A host of other possibilities have been proposed as alternatives to a merger-driven AGN triggering. These are usually encompassed under the general term of “secular” processes, implying mechanisms that do not require any effects external to the galaxy. Secular processes include: special dynamic galactic features called bars, accretion of hot gas from a galactic halo, and feeding through gas ejected from newly formed stars.
Related papers: Karouzos et al. 2010
The environment of AGN
We have been using the environment of AGN to understand the processes that may trigger and consequently feed them. Although definitely not a one-to-one correspondence, the environment within which a galaxy is embedded can tell us the probability that is has undergone or will undergo a merger. Denser environments are more conductive towards dynamical interactions between galaxies.
Using current generation large area surveys [2,4] in the near-infrared, we conclude that the majority of AGN host galaxies are found in environments very much similar to those of non-active galaxies of similar stellar mass. This implies that, for the bulk of active galaxies, mergers are not the driving force behind their activity.
However, we do find that specific flavors of AGN, in particular radio-AGN and Seyfert-like galaxies (low luminosity cousins of Quasars), exhibit on average denser environments than their non-active counterparts. This drives the point that mergers are still necessary for a sub-component of the AGN population.
Related papers: Karouzos et al. 2014a, 2014c
Feeding the monster
This still leaves open the question of what triggers the bulk of AGN. In a follow-up study, we focus in the environments of AGN with radio-jets. We looked at the properties of the host galaxies of radio-AGN embedded in the most over-dense and most under-dense environments in our study [2]. Differences in these properties help us to infer the relevant feeding mechanisms for these AGN populations.
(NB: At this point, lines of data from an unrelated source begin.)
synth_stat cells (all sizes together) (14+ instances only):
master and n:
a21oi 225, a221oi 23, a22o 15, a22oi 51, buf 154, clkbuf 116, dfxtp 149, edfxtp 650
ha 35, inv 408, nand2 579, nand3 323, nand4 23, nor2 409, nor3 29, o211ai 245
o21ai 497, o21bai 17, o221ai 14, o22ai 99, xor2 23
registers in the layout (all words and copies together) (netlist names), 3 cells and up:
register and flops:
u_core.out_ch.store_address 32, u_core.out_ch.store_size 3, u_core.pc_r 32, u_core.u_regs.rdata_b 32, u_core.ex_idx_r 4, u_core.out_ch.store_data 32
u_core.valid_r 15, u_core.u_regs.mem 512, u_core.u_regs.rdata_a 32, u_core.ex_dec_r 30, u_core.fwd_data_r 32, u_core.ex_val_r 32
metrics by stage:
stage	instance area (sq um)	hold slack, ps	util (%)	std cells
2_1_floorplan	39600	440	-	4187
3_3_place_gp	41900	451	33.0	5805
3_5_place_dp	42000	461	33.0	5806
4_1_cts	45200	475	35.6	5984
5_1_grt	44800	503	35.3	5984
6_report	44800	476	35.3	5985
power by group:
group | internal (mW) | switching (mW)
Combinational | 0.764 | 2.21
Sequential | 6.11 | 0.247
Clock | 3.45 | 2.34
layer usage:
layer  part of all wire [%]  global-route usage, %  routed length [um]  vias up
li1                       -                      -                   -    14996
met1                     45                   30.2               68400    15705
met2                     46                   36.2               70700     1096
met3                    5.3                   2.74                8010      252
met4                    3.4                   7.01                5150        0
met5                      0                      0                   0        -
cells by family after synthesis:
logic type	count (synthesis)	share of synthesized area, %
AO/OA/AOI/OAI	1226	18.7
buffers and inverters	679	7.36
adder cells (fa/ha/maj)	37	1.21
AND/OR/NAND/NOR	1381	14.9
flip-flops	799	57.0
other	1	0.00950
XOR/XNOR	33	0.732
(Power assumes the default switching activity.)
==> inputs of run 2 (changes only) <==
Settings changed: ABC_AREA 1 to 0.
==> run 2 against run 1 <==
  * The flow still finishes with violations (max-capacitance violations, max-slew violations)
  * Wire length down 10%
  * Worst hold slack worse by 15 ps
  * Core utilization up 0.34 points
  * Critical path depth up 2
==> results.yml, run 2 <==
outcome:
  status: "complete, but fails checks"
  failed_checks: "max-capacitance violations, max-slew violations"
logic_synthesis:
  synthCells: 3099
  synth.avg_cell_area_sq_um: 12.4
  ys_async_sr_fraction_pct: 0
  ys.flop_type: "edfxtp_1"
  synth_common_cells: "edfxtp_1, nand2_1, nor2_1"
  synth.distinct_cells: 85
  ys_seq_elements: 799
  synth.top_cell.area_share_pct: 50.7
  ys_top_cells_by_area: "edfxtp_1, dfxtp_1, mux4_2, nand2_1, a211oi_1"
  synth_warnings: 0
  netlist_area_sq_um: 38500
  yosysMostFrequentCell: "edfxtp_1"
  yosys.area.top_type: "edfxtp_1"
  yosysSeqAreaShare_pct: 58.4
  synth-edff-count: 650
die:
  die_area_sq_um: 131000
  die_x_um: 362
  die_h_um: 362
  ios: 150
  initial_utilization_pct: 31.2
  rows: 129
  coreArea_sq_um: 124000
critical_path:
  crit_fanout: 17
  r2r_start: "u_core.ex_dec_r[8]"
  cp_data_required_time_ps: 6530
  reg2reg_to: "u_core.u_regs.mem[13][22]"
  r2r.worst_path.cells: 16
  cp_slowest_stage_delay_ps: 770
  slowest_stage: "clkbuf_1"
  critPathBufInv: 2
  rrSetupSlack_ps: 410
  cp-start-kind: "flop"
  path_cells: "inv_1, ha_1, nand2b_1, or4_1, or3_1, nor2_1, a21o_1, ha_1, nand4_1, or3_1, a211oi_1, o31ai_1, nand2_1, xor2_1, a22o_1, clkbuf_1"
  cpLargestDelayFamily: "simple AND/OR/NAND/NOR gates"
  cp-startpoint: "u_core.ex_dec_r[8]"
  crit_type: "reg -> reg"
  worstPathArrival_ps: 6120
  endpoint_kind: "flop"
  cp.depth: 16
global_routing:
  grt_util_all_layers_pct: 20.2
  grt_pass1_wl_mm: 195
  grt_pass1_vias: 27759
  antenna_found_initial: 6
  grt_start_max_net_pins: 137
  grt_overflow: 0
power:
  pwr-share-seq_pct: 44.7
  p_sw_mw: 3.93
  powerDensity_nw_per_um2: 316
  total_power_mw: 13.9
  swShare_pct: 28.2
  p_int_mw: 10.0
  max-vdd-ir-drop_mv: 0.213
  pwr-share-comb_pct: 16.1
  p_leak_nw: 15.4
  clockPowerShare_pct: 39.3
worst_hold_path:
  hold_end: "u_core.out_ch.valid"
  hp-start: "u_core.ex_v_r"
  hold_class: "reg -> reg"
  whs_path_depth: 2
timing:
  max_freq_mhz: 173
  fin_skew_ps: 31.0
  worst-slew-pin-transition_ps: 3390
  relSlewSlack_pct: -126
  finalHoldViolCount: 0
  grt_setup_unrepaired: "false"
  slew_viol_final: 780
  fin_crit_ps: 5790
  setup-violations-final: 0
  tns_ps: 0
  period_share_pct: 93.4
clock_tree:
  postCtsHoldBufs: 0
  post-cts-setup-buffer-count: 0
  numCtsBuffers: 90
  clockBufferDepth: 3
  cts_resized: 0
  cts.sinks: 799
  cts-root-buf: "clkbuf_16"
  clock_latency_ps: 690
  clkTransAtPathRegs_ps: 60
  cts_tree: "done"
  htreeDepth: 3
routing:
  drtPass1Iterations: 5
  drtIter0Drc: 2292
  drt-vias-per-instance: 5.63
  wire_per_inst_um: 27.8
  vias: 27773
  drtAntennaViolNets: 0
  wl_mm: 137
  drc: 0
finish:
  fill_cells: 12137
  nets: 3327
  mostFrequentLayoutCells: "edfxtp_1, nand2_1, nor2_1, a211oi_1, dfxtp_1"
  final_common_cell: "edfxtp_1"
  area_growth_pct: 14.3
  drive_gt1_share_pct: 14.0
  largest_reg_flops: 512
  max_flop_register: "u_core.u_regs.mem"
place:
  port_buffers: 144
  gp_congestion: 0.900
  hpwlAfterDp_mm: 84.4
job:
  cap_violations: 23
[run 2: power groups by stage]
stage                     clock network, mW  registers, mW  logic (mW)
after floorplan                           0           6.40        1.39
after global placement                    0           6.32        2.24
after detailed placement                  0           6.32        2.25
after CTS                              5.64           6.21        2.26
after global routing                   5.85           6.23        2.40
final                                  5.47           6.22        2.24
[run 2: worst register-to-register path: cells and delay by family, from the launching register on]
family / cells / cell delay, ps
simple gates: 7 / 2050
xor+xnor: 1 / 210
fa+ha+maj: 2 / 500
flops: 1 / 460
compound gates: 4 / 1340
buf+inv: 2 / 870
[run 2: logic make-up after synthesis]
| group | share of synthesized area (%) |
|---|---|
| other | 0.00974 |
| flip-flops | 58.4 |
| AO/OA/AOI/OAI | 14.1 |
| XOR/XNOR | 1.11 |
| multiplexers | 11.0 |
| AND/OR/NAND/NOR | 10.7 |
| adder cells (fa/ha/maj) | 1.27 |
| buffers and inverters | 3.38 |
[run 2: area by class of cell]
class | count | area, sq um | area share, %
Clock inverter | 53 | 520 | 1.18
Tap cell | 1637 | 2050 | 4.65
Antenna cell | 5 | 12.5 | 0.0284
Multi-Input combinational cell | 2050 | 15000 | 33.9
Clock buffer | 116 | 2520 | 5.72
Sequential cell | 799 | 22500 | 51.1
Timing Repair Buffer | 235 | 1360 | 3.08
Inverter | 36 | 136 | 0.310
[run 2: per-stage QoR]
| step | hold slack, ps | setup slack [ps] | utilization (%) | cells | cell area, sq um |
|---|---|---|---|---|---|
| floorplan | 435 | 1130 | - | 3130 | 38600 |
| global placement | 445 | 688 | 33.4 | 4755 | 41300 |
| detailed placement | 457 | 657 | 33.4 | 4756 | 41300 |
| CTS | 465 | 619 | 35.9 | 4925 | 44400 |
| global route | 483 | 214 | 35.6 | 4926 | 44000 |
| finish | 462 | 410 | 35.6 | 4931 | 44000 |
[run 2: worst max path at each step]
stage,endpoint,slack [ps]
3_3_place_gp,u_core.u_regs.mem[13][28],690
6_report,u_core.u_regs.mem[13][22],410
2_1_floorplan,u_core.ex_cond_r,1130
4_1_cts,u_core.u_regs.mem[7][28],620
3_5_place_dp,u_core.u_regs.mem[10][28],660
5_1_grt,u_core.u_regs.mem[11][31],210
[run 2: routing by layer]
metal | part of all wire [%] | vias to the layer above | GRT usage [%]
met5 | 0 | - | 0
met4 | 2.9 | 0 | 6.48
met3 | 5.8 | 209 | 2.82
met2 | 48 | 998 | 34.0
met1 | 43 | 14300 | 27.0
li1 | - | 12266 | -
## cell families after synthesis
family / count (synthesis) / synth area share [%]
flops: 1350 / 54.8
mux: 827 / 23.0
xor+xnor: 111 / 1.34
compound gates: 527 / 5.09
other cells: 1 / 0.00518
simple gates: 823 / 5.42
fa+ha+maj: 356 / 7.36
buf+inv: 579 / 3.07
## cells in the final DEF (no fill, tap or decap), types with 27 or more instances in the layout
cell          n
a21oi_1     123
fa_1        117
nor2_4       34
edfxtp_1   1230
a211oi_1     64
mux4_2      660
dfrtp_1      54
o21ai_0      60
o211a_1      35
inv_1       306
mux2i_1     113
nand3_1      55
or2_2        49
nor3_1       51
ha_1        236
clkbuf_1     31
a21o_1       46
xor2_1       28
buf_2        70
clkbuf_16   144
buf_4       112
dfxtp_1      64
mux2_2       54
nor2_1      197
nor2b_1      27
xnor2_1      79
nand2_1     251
File: config.mk
export PLATFORM = sky130hd
export DESIGN_NAME = fused_four_operand_fp32_adder
export DESIGN_NICKNAME = d
export VERILOG_FILES = /design/src/rtl/ffa_pkg.sv /design/src/rtl/ffa_align.sv /design/src/rtl/ffa_norm.sv /design/src/rtl/fused_four_operand_fp32_adder.sv
export SDC_FILE = /design/constraint.sdc
export NUM_CORES = 2
export LEC_CHECK = 0
export BUFFER_PORTS_ARGS = -buffer_cell sky130_fd_sc_hd__buf_2
export CORE_ASPECT_RATIO = 2
export CORE_UTILIZATION = 49
export DETAILED_ROUTE_END_ITERATION = 6
export HOLD_SLACK_MARGIN = 0.1
export PLACE_DENSITY = 0.78
export SKIP_LAST_GASP = 1
export SYNTH_ARGS = -nofsm -noshare
export SYNTH_HDL_FRONTEND = slang
export SYNTH_SLANG_ARGS = --single-unit
File: constraint.sdc
create_clock -name clk -period 21.7 [get_ports clk]
set_clock_uncertainty 0.05 [all_clocks]
set_input_delay 3.255 -clock clk [delete_from_list [all_inputs] [get_ports clk]]
set_output_delay 3.255 -clock clk [all_outputs]
set_load 0.02 [all_outputs]
File: src/rtl/ffa_pkg.sv
package ffa_pkg;

  localparam logic [31:0] QNAN_BITS  = 32'h7FC00000;
  localparam logic [31:0] PINF_BITS  = 32'h7F800000;
  localparam logic [31:0] NINF_BITS  = 32'h7F800000 | 32'h80000000;
  localparam logic [22:0] FRAC_MASK  = 23'h7FFFFF;
  localparam logic [23:0] HIDDEN_BIT = 24'h800000;
  localparam logic [7:0]  EXP_MASK   = 8'hFF;

  // special-case code carried down the pipe
  localparam logic [1:0] SPC_NONE = 2'd0;
  localparam logic [1:0] SPC_QNAN = 2'd1;
  localparam logic [1:0] SPC_PINF = 2'd2;
  localparam logic [1:0] SPC_NINF = 2'd3;

  // stage 1 -> stage 2: aligned operands
  typedef struct packed {
    logic [1:0]        spc;
    logic              any;
    logic              rsign;
    logic [7:0]        top;
    logic [3:0]        neg;
    logic [3:0][26:0]  al;
    logic [1:0]        merged; // 0 none, 1 plus, 2 minus
  } ffa_align_t;

  // stage 2 -> stage 3: signed sum
  typedef struct packed {
    logic [1:0]  spc;
    logic        any;
    logic        rsign;
    logic [7:0]  top;
    logic [30:0] acc;
  } ffa_sum_t;

endpackage

File: src/rtl/ffa_align.sv
module ffa_align (
  input  logic [31:0]        operand_a,
  input  logic [31:0]        operand_b,
  input  logic [31:0]        operand_c,
  input  logic [31:0]        operand_d,
  output ffa_pkg::ffa_align_t align
);

  logic [3:0][31:0] w;
  logic [3:0][7:0]  ex;
  logic [3:0]       sg;
  logic [3:0]       nz;
  logic [3:0][23:0] mn;
  logic             nan, pinf, ninf;
  logic [7:0]       top;
  logic [1:0]       ref_i;
  logic             any;
  logic [3:0]       lost;
  logic             pos, neg;
  logic [7:0]       sh;
  logic [26:0]      m3;

  function automatic logic [23:0] HIDDEN_BIT_F(input logic [22:0] f);
    HIDDEN_BIT_F = ffa_pkg::HIDDEN_BIT | {1'b0, f};
  endfunction

  assign w = {operand_d, operand_c, operand_b, operand_a};

  // classify operands and pick the reference
  always_comb begin
    nan = 1'b0; pinf = 1'b0; ninf = 1'b0;
    top = 8'd0; ref_i = 2'd0; any = 1'b0;
    for (int i = 0; i < 4; i++) begin
      ex[i] = w[i][30:23];
      sg[i] = w[i][31];
      nz[i] = (ex[i] != 8'd0);
      mn[i] = nz[i] ? (HIDDEN_BIT_F(w[i][22:0])) : 24'd0;
      if (ex[i] == ffa_pkg::EXP_MASK) begin
        if (w[i][22:0] != 23'd0) nan = 1'b1;
        else if (sg[i]) ninf = 1'b1;
        else pinf = 1'b1;
      end
      if (nz[i] && (!any || ex[i] > top)) begin
        top = ex[i]; ref_i = 2'(i); any = 1'b1;
      end
    end
  end

  // align to the largest exponent, collect sticky per side
  always_comb begin
    align = '0;
    pos = 1'b0; neg = 1'b0;
    lost = '0;
    for (int i = 0; i < 4; i++) begin
      sh = top - ex[i];
      m3 = {mn[i], 3'b000};
      if (!nz[i]) begin
        align.al[i] = 27'd0;
      end else if (sh >= 8'd27) begin
        align.al[i] = 27'd0;
        lost[i] = 1'b1;
      end else begin
        align.al[i] = m3 >> sh[4:0];
        lost[i] = (m3 & ~(27'h7FFFFFF << sh[4:0])) != 27'd0;
      end
      align.neg[i] = nz[i] && (sg[i] != sg[ref_i]);
      if (lost[i] && 2'(i) != ref_i) begin
        if (sg[i] == sg[ref_i]) pos = 1'b1;
        else neg = 1'b1;
      end
    end
    align.merged = (pos && !neg) ? 2'd1 : ((neg && !pos) ? 2'd2 : 2'd0);
    if (nan || (pinf && ninf)) align.spc = ffa_pkg::SPC_QNAN;
    else if (pinf) align.spc = ffa_pkg::SPC_PINF;
    else if (ninf) align.spc = ffa_pkg::SPC_NINF;
    else align.spc = ffa_pkg::SPC_NONE;
    align.any = any;
    align.rsign = sg[ref_i];
    align.top = top;
  end

endmodule
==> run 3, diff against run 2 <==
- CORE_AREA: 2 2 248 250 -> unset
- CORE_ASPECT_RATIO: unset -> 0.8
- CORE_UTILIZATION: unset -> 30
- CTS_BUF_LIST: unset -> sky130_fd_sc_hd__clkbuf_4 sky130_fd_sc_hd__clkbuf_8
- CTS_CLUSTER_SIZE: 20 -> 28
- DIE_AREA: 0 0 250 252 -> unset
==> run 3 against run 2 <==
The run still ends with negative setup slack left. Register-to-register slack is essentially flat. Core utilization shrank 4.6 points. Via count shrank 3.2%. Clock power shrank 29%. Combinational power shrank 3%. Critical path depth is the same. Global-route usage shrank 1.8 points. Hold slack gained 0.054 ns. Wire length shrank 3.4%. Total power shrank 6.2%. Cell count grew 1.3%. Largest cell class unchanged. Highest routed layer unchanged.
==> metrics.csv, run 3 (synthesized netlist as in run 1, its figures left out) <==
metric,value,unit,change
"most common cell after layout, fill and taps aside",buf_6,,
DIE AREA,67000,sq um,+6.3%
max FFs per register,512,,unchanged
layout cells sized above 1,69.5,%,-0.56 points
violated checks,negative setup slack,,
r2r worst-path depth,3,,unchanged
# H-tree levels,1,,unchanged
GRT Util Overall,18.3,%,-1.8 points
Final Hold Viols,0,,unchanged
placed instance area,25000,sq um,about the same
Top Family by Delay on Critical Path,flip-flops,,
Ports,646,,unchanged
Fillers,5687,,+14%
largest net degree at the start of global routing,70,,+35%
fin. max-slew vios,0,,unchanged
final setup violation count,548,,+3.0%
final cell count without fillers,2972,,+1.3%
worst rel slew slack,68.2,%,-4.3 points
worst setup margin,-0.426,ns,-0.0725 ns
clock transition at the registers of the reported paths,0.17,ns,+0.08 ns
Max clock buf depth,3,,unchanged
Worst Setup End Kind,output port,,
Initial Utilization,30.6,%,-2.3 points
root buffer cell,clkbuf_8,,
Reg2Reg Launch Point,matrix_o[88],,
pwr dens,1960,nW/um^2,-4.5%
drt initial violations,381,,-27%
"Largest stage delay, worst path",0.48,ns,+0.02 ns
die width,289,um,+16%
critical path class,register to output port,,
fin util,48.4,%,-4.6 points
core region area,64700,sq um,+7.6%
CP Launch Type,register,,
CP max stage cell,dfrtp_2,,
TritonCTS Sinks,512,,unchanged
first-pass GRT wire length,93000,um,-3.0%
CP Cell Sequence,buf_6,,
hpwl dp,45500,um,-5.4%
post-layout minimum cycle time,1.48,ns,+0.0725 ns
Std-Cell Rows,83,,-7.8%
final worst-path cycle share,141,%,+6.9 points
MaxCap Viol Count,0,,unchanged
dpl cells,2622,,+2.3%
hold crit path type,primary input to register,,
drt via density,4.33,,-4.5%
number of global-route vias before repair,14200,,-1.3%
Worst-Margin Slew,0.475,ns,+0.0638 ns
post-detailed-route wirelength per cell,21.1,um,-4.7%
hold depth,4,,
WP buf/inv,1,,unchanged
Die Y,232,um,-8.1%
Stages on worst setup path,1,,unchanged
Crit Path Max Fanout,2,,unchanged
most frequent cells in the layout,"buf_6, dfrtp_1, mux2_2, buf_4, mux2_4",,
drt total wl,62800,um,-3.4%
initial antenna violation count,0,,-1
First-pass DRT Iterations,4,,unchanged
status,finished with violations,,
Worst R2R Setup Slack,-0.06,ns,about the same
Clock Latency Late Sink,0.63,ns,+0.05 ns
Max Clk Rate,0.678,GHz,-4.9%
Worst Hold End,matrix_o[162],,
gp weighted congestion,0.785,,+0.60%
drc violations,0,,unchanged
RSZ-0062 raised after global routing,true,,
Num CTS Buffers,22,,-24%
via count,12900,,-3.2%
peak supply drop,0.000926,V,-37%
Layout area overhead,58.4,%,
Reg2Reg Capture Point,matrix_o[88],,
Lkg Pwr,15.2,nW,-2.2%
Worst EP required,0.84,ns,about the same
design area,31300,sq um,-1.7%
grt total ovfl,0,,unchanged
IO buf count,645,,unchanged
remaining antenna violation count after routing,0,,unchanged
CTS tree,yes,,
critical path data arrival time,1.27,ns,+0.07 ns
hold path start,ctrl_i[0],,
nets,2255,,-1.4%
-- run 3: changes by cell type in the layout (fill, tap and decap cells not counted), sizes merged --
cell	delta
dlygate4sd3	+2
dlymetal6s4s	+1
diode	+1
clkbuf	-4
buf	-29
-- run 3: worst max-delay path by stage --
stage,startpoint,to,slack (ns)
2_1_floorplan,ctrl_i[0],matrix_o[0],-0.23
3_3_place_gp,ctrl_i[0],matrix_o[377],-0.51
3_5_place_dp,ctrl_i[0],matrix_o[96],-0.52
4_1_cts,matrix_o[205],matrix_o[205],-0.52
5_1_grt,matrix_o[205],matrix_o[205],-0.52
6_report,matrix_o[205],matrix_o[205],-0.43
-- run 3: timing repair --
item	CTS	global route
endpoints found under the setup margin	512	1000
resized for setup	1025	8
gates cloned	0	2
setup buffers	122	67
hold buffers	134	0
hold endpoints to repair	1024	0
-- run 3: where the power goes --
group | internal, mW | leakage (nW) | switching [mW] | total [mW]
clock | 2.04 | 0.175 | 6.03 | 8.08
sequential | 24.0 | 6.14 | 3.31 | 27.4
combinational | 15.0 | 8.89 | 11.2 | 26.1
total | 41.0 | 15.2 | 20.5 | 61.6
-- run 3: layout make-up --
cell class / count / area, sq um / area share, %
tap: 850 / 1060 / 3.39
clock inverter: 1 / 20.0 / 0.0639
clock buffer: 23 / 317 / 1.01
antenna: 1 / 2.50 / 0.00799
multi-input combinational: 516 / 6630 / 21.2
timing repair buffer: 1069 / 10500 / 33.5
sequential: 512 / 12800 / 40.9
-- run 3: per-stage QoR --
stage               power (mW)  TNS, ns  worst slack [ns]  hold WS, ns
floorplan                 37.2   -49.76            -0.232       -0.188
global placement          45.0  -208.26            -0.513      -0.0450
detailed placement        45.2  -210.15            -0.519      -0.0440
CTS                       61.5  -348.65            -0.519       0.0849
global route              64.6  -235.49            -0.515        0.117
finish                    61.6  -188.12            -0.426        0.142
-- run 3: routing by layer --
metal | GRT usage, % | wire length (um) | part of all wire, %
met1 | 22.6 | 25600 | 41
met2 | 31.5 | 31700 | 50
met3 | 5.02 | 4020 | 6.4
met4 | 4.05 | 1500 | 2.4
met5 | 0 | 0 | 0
Interestingly, we find that, in the local Universe, both the AGN and the host galaxy properties of radio-AGN living in the most over-dense and most under-dense environments markedly different. Radio-AGN in the most under-dense regions are found to exhibit more vigorous and efficient star formation, more efficient nuclear accretion, and larger radio-loudness values (a measure of the dominance of the emission in the radio over that in the optical) than their counterparts in over-dense regions.
Excluding different feeding mechanisms for these radio-AGN in the most under-dense environments, we conclude that gas ejected from newly formed stars (the so-called stellar feedback) may be feeding the supermassive black holes at the centers of these AGN.
Related papers: Karouzos et al. 2014c
Future plans
I am now in the process of comparing our results on the environment of AGN with predictions from cosmological simulations about the environments of galaxies with similar properties (mass, size, star formation) as the AGN host galaxies. This will help us understand whether differences we see in the environments of AGN are related to the AGN themselves and whether cosmological simulations may be missing the relevant processes that result in these different environments around AGN.